La population du Québec se prête bien aux études de nature génomique. Parce que les chercheurs disposent de jeux complets de données démographiques et généalogiques qui remontent à l’époque de la Nouvelle-France, ils peuvent isoler l’effet de variantes génétiques au fil du temps. Cela permet, par exemple, de détecter des traces de la sélection naturelle dans l’ADN mitochondrial (ADNmt), qui tient un rôle central dans le métabolisme. Emmanuel Milot, professeur au Département de chimie, biochimie et physique de l’Université du Québec à Trois-Rivières, s’est tout particulièrement intéressé à l’influence du climat québécois sur l’ADNmt dans la population préindustrielle canadienne-française à l’époque de la colonisation du Saguenay–Lac-Saint-Jean, entre 1842 et 1910.
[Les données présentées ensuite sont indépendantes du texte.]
$ cat src/rtl/clock_speed_pkg.sv
// constants shared by the clock speed selector and its reset qualifier
package clock_speed_pkg;
    localparam int ADDR_W = 12;
    localparam int DATA_W = 32;
    // register indices; byte address is four times the index
    localparam logic [7:0] CLOCK_SPEED_CONTROL_INDEX = 8'h8F;
    localparam logic [7:0] SPEED_STATUS_INDEX = 8'h90;
    localparam logic [ADDR_W-1:0] CLOCK_SPEED_CONTROL_ADDR = {2'h0, CLOCK_SPEED_CONTROL_INDEX, 2'h0};
    localparam logic [ADDR_W-1:0] SPEED_STATUS_ADDR = {2'h0, SPEED_STATUS_INDEX, 2'h0};
    // field positions
    localparam int DOUBLE_SPEED_SELECT_BIT = 0;
    localparam int STATUS_DOUBLE_APPLIED_BIT = 0;
    localparam int STATUS_DEVICE_RESET_BIT = 1;
    localparam logic CONTROL_RESET_VALUE = 1'h0;
    // machine cycle: six core clock periods, strobe at two of them
    localparam logic [2:0] MC_LAST_PHASE = 3'h5;
    localparam logic [2:0] ALE_PHASE_A = 3'h0;
    localparam logic [2:0] ALE_PHASE_B = 3'h3;
    localparam logic [1:0] RESET_MC_COUNT = 2'h2;
    localparam logic [1:0] RESP_OKAY = 2'h0;
    localparam logic [1:0] RESP_SLVERR = 2'h2;
endpackage

$ cat src/rtl/reset_qualifier.sv
// qualifies the reset pin over whole machine cycles
`timescale 1ns/10ps
module reset_qualifier
    import clock_speed_pkg::*;
(
    input wire logic aclk,
    input wire logic aresetn,
    input wire logic reset_pin,
    input wire logic machine_cycle_end,
    output logic device_reset
);
    import clock_speed_pkg::*;

    logic pin_meta;
    logic pin_sync;
    logic armed;
    logic [1:0] full_cycles;
    logic next_armed;
    logic [1:0] next_full_cycles;

    // ------------------------------------------------------------
    // pin synchroniser
    // ------------------------------------------------------------
    always_ff @(posedge aclk)
    begin
        if (!aresetn)
        begin
            pin_meta <= 1'b0;
            pin_sync <= 1'b0;
        end
        else
        begin
            pin_meta <= reset_pin;
            pin_sync <= pin_meta;
        end
    end

    // ------------------------------------------------------------
    // machine cycle counter
    // ------------------------------------------------------------
    // the first cycle end only arms: the cycle in which the pin rose was partial
    always_comb
    begin
        next_armed = armed;
        next_full_cycles = full_cycles;
        if (!pin_sync)
        begin
            next_armed = 1'b0;
            next_full_cycles = 2'h0;
        end
        else if (machine_cycle_end)
        begin
            if (!armed)
                next_armed = 1'b1;
            else if (full_cycles != RESET_MC_COUNT)
                next_full_cycles = full_cycles + 2'h1;
        end
    end

    always_ff @(posedge aclk)
    begin
        if (!aresetn)
        begin
            armed <= 1'b0;
            full_cycles <= 2'h0;
        end
        else
        begin
            armed <= next_armed;
            full_cycles <= next_full_cycles;
        end
    end

    assign device_reset = (full_cycles == RESET_MC_COUNT);
endmodule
En remontant la généalogie, le chercheur et son équipe ont assigné des variantes de l’ADNmt prélevées sur des Québécois contemporains à des individus ayant vécu dans le passé. Ils ont ainsi associé ces variations à des traits d’histoire de vie individuels, comme la fécondité et la longévité, lors des décennies qui ont suivi la colonisation du Saguenay–Lac-Saint-Jean. Ces informations ont ensuite été mises en lien avec des indicateurs climatiques de la rigueur de la température, de l’hiver et de la sécheresse au cours de cette période de 75 ans. Le but : voir comment les génomes d’origine européenne adaptés à des climats plus cléments ont été façonnés par un nouvel environnement.
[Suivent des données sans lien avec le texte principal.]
[src/fpec_defs.vh]
// Function
// software writes 55h then AAh to the unlock key before any operation
// no erase or program proceeds without the key sequence just before it
// key is 8-bit write-only in bits 7..0; whole register reads zero
// setting control bit 15 launches a self-timed operation, cleared on completion
// start bit is set-only; writing zero to it does nothing
// bit 14 clear inhibits every erase and program; set permits them
// bit 13 flags improper sequences or terminations; cleared by normal completion
// bit 6 selects erase (one) or program (zero) for the next start
// erase codes: 1111 bulk, 1101 general, 1100 secure, 0010 page, 0000 config
// program codes: 0011 word, 0001 row, 0000 config; others do nothing
// unlisted operation codes are unimplemented and cause no flash activity
// control bits clear only on power-on reset, not on warm resets
// processor is stalled for the whole cycle, released as start clears
// software saves and erases the eight-row page before changing a row
// page erase uses code 0010 with erase and allow set, page address loaded
// software loads 64 words into buffers, then selects code 0001, program
// software repeats loading and row programming until 512 words are rewritten
// software waits out the programming time before trusting the contents
// software places two no-operations after the instruction setting start
// target address is page pointer bits 7..0 above the working effective address
// arm only on 55h then AAh, start next; unarmed start flags and is ignored
// control bits 12..7 and 5..4 ignore writes and read zero
`ifndef FPEC_DEFS_VH
`define FPEC_DEFS_VH

`define FPEC_ADDR_W 3
`define FPEC_IDX_CTRL 3'h0
`define FPEC_IDX_KEY 3'h1
`define FPEC_IDX_PAGE 3'h2
`define FPEC_IDX_EA 3'h3
`define FPEC_IDX_STAT 3'h4

`define FPEC_BIT_START 15
`define FPEC_BIT_ALLOW 14
`define FPEC_BIT_FAULT 13
`define FPEC_BIT_ERASE 6
`define FPEC_OP_HI 3
`define FPEC_OP_LO 0

`define FPEC_KEY_FIRST 8'h55
`define FPEC_KEY_SECOND 8'hAA

`define FPEC_CODE_BULK 4'hF
`define FPEC_CODE_GENSEG 4'hD
`define FPEC_CODE_SECSEG 4'hC
`define FPEC_CODE_WORD 4'h3
`define FPEC_CODE_PAGE 4'h2
`define FPEC_CODE_ROW 4'h1
`define FPEC_CODE_CFG 4'h0

`define FPEC_CLS_UNIMPL 3'h0
`define FPEC_CLS_NOOP 3'h1
`define FPEC_CLS_WORD 3'h2
`define FPEC_CLS_ROW 3'h3
`define FPEC_CLS_PAGE 3'h4
`define FPEC_CLS_BULK 3'h5
`define FPEC_CLS_CFG 3'h6

`endif

[src/fpec_flash_ctrl.v]
`timescale 1ns/1ps
`include "fpec_defs.vh"
// run-time flash program/erase sequencer with avalon-mm register access
module fpec_flash_ctrl #(
    parameter CNT_W = 24,
    parameter WORD_CYCLES = 24'h000800,
    parameter ROW_CYCLES = 24'h02B38,
    parameter PAGE_CYCLES = 24'h02B38,
    parameter BULK_CYCLES = 24'h005000,
    parameter CFG_CYCLES = 24'h000800
) (
    sys_clk,
    arst_n,
    ce,
    warmRst,
    avs_address,
    avs_read,
    avs_write,
    avs_writedata,
    avs_byteenable,
    avs_readdata,
    avs_waitrequest,
    flashAbort,
    cpuStall,
    flashActive,
    flashErase,
    flashOpCode,
    flashAddr
);
    input wire sys_clk;
    input wire arst_n;
    input wire ce;
    input wire warmRst;
    input wire [`FPEC_ADDR_W-1:0] avs_address;
    input wire avs_read;
    input wire avs_write;
    input wire [31:0] avs_writedata;
    input wire [3:0] avs_byteenable;
    output reg [31:0] avs_readdata;
    output reg avs_waitrequest;
    input wire flashAbort;
    output reg cpuStall;
    output reg flashActive;
    output reg flashErase;
    output reg [3:0] flashOpCode;
    output reg [23:0] flashAddr;

    localparam KS_IDLE = 2'h0;
    localparam KS_FIRST = 2'h1;
    localparam KS_ARMED = 2'h2;

    // classify an erase-select plus operation code
    function [2:0] opClass;
        input erase;
        input [3:0] code;
        begin
            opClass = `FPEC_CLS_UNIMPL;
            if (erase) begin
                case (code)
                    `FPEC_CODE_BULK: opClass = `FPEC_CLS_BULK;
                    `FPEC_CODE_GENSEG: opClass = `FPEC_CLS_BULK;
                    `FPEC_CODE_SECSEG: opClass = `FPEC_CLS_BULK;
                    `FPEC_CODE_PAGE: opClass = `FPEC_CLS_PAGE;
                    `FPEC_CODE_CFG: opClass = `FPEC_CLS_CFG;
                    `FPEC_CODE_WORD: opClass = `FPEC_CLS_NOOP;
                    `FPEC_CODE_ROW: opClass = `FPEC_CLS_NOOP;
                    default: opClass = `FPEC_CLS_UNIMPL;
                endcase
            end else begin
                case (code)
                    `FPEC_CODE_WORD: opClass = `FPEC_CLS_WORD;
                    `FPEC_CODE_ROW: opClass = `FPEC_CLS_ROW;
                    `FPEC_CODE_CFG: opClass = `FPEC_CLS_CFG;
                    `FPEC_CODE_BULK: opClass = `FPEC_CLS_NOOP;
                    `FPEC_CODE_GENSEG: opClass = `FPEC_CLS_NOOP;
                    `FPEC_CODE_SECSEG: opClass = `FPEC_CLS_NOOP;
                    `FPEC_CODE_PAGE: opClass = `FPEC_CLS_NOOP;
                    default: opClass = `FPEC_CLS_UNIMPL;
                endcase
            end
        end
    endfunction

    // control register state; power-on reset only, except the key state, which warm reset also clears
    reg start_q;
    reg allow_q;
    reg fault_q;
    reg erase_q;
    reg [3:0] opCode_q;
    reg [1:0] keyState_q;
    reg [7:0] pagePtr_q;
    reg [15:0] effAddr_q;
    reg ackPending_q;
    reg timerLoad_q;
    reg [CNT_W-1:0] timerValue_q;
    reg immDone_q;

    wire timerBusy;
    wire timerDone;
    wire busAccess = (avs_read | avs_write) & ~ackPending_q;
    // a write lands on the answer edge, the one where the master sees waitrequest low
    wire wrStrobe = avs_write & ackPending_q;
    wire ctrlWr = wrStrobe & (avs_address == `FPEC_IDX_CTRL);
    wire keyWr = wrStrobe & (avs_address == `FPEC_IDX_KEY) & avs_byteenable[0];
    wire startReq = ctrlWr & avs_byteenable[1] & avs_writedata[`FPEC_BIT_START];
    wire opRunning = start_q;

    // next-cycle values of erase select and code as the start write sees them
    wire eraseNew = avs_byteenable[0] ? avs_writedata[`FPEC_BIT_ERASE] : erase_q;
    wire [3:0] opNew = avs_byteenable[0] ? avs_writedata[`FPEC_OP_HI:`FPEC_OP_LO] : opCode_q;
    wire allowNew = avs_byteenable[1] ? avs_writedata[`FPEC_BIT_ALLOW] : allow_q;
    wire [2:0] newClass = opClass(eraseNew, opNew);
    wire launchOk = startReq & ~opRunning & (keyState_q == KS_ARMED) & allowNew;
    wire launchBad = startReq & ~opRunning & ~launchOk;
    wire launchTimed = launchOk & (newClass != `FPEC_CLS_NOOP) &
        (newClass != `FPEC_CLS_UNIMPL);
    wire launchEmpty = launchOk & ~launchTimed;
    wire abortNow = flashAbort & timerBusy;

    reg [CNT_W-1:0] cyclesNew;

    always @* begin
        case (newClass)
            `FPEC_CLS_WORD: cyclesNew = WORD_CYCLES;
            `FPEC_CLS_ROW: cyclesNew = ROW_CYCLES;
            `FPEC_CLS_PAGE: cyclesNew = PAGE_CYCLES;
            `FPEC_CLS_BULK: cyclesNew = BULK_CYCLES;
            `FPEC_CLS_CFG: cyclesNew = CFG_CYCLES;
            default: cyclesNew = {CNT_W{1'b0}};
        endcase
    end

    fpec_op_timer #(
        .CNT_W(CNT_W)
    ) uTimer (
        .sys_clk(sys_clk),
        .arst_n(arst_n),
        .ce(ce),
        .load(timerLoad_q),
        .loadValue(timerValue_q),
        .abort(abortNow),
        .busy(timerBusy),
        .done(timerDone)
    );

    // key sequence tracker; any other write breaks the chain
    always @(posedge sys_clk or negedge arst_n) begin
        if (!arst_n) begin
            keyState_q <= KS_IDLE;
        end else if (ce) begin
            if (warmRst) begin
                keyState_q <= KS_IDLE;
            end else if (keyWr) begin
                if (avs_writedata[7:0] == `FPEC_KEY_FIRST) begin
                    keyState_q <= KS_FIRST;
                end else if (keyState_q == KS_FIRST &&
                        avs_writedata[7:0] == `FPEC_KEY_SECOND) begin
                    keyState_q <= KS_ARMED;
                end else begin
                    keyState_q <= KS_IDLE;
                end
            end else if (wrStrobe) begin
                // arming is used up by the very next write, start or not
                keyState_q <= KS_IDLE;
            end
        end
    end

    // control register; warm reset deliberately not applied here
    always @(posedge sys_clk or negedge arst_n) begin
        if (!arst_n) begin
            start_q <= 1'b0;
            allow_q <= 1'b0;
            fault_q <= 1'b0;
            erase_q <= 1'b0;
            opCode_q <= 4'h0;
            timerLoad_q <= 1'b0;
            timerValue_q <= {CNT_W{1'b0}};
            immDone_q <= 1'b0;
        end else if (ce) begin
            timerLoad_q <= launchTimed;
            timerValue_q <= cyclesNew;
            immDone_q <= launchEmpty;
            // settings are frozen while an operation runs
            if (ctrlWr && !opRunning) begin
                if (avs_byteenable[0]) begin
                    erase_q <= avs_writedata[`FPEC_BIT_ERASE];
                    opCode_q <= avs_writedata[`FPEC_OP_HI:`FPEC_OP_LO];
                end
                if (avs_byteenable[1]) begin
                    allow_q <= avs_writedata[`FPEC_BIT_ALLOW];
                    fault_q <= avs_writedata[`FPEC_BIT_FAULT];
                end
            end
            if (launchOk) begin
                start_q <= 1'b1;
            end else if (timerDone || immDone_q) begin
                start_q <= 1'b0;
                fault_q <= (immDone_q &
                    (opClass(erase_q, opCode_q) == `FPEC_CLS_UNIMPL));
            end else if (abortNow) begin
                start_q <= 1'b0;
            end
            // hardware set wins over a software clear in the same cycle
            if (launchBad || abortNow) begin
                fault_q <= 1'b1;
            end
        end
    end

    // table page pointer and effective address registers
    always @(posedge sys_clk or negedge arst_n) begin
        if (!arst_n) begin
            pagePtr_q <= 8'h00;
            effAddr_q <= 16'h0000;
        end else if (ce && wrStrobe && !opRunning) begin
            if (avs_address == `FPEC_IDX_PAGE && avs_byteenable[0]) begin
                pagePtr_q <= avs_writedata[7:0];
            end
            if (avs_address == `FPEC_IDX_EA) begin
                if (avs_byteenable[0]) begin
                    effAddr_q[7:0] <= avs_writedata[7:0];
                end
                if (avs_byteenable[1]) begin
                    effAddr_q[15:8] <= avs_writedata[15:8];
                end
            end
        end
    end

    // outputs toward the array and the processor
    always @(posedge sys_clk or negedge arst_n) begin
        if (!arst_n) begin
            cpuStall <= 1'b0;
            flashActive <= 1'b0;
            flashErase <= 1'b0;
            flashOpCode <= 4'h0;
            flashAddr <= 24'h000000;
        end else if (ce) begin
            cpuStall <= (start_q & ~timerDone & ~immDone_q & ~abortNow) | launchOk;
            flashActive <= (timerBusy & ~timerDone & ~abortNow) | timerLoad_q;
            if (launchOk) begin
                flashErase <= eraseNew;
                flashOpCode <= opNew;
                flashAddr <= {pagePtr_q, effAddr_q};
            end
        end
    end

    // bus slave: one wait state, then a single-cycle answer
    reg [31:0] readMux;

    always @* begin
        case (avs_address)
            `FPEC_IDX_CTRL: readMux = {16'h0000, start_q, allow_q, fault_q, 6'h00,
                erase_q, 2'h0, opCode_q};
            `FPEC_IDX_KEY: readMux = 32'h00000000;
            `FPEC_IDX_PAGE: readMux = {24'h000000, pagePtr_q};
            `FPEC_IDX_EA: readMux = {16'h0000, effAddr_q};
            `FPEC_IDX_STAT: readMux = {27'h0000000, flashActive, cpuStall,
                (keyState_q == KS_ARMED), keyState_q == KS_FIRST, timerBusy};
            default: readMux = 32'h00000000;
        endcase
    end

    always @(posedge sys_clk or negedge arst_n) begin
        if (!arst_n) begin
            ackPending_q <= 1'b0;
            avs_waitrequest <= 1'b1;
            avs_readdata <= 32'h00000000;
        end else if (ce) begin
            ackPending_q <= busAccess;
            avs_waitrequest <= ~busAccess;
            if (busAccess && avs_read) begin
                avs_readdata <= readMux;
            end
        end
    end
endmodule // fpec_flash_ctrl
Certaines variantes de l’ADNmt étaient associées à une mortalité infantile plus élevée ou plus faible chez leurs porteurs que dans la moyenne de la population, des écarts qui étaient exacerbés lorsque les conditions climatiques étaient défavorables. Cette mortalité différentielle a amené certaines variantes bénéfiques à augmenter en fréquence dans la population avec le temps, ce qui constitue un exemple de sélection naturelle sur une courte période.  En effet, en suivant l’ADNmt d’une génération à l’autre, c’est la sélection naturelle « en action » qu’observent les chercheurs. Les résultats de cette recherche renforcent l’hypothèse débattue selon laquelle les variations génétiques de l’ADNmt auraient constitué un matériau privilégié par la sélection naturelle pour adapter les humains aux différents climats terrestres. Ces travaux ouvrent la porte à des recherches sur l’apport du fardeau génétique mitochondrial dans l’apparition de maladies complexes comme le diabète de type 2 et l’alzheimer au sein des populations.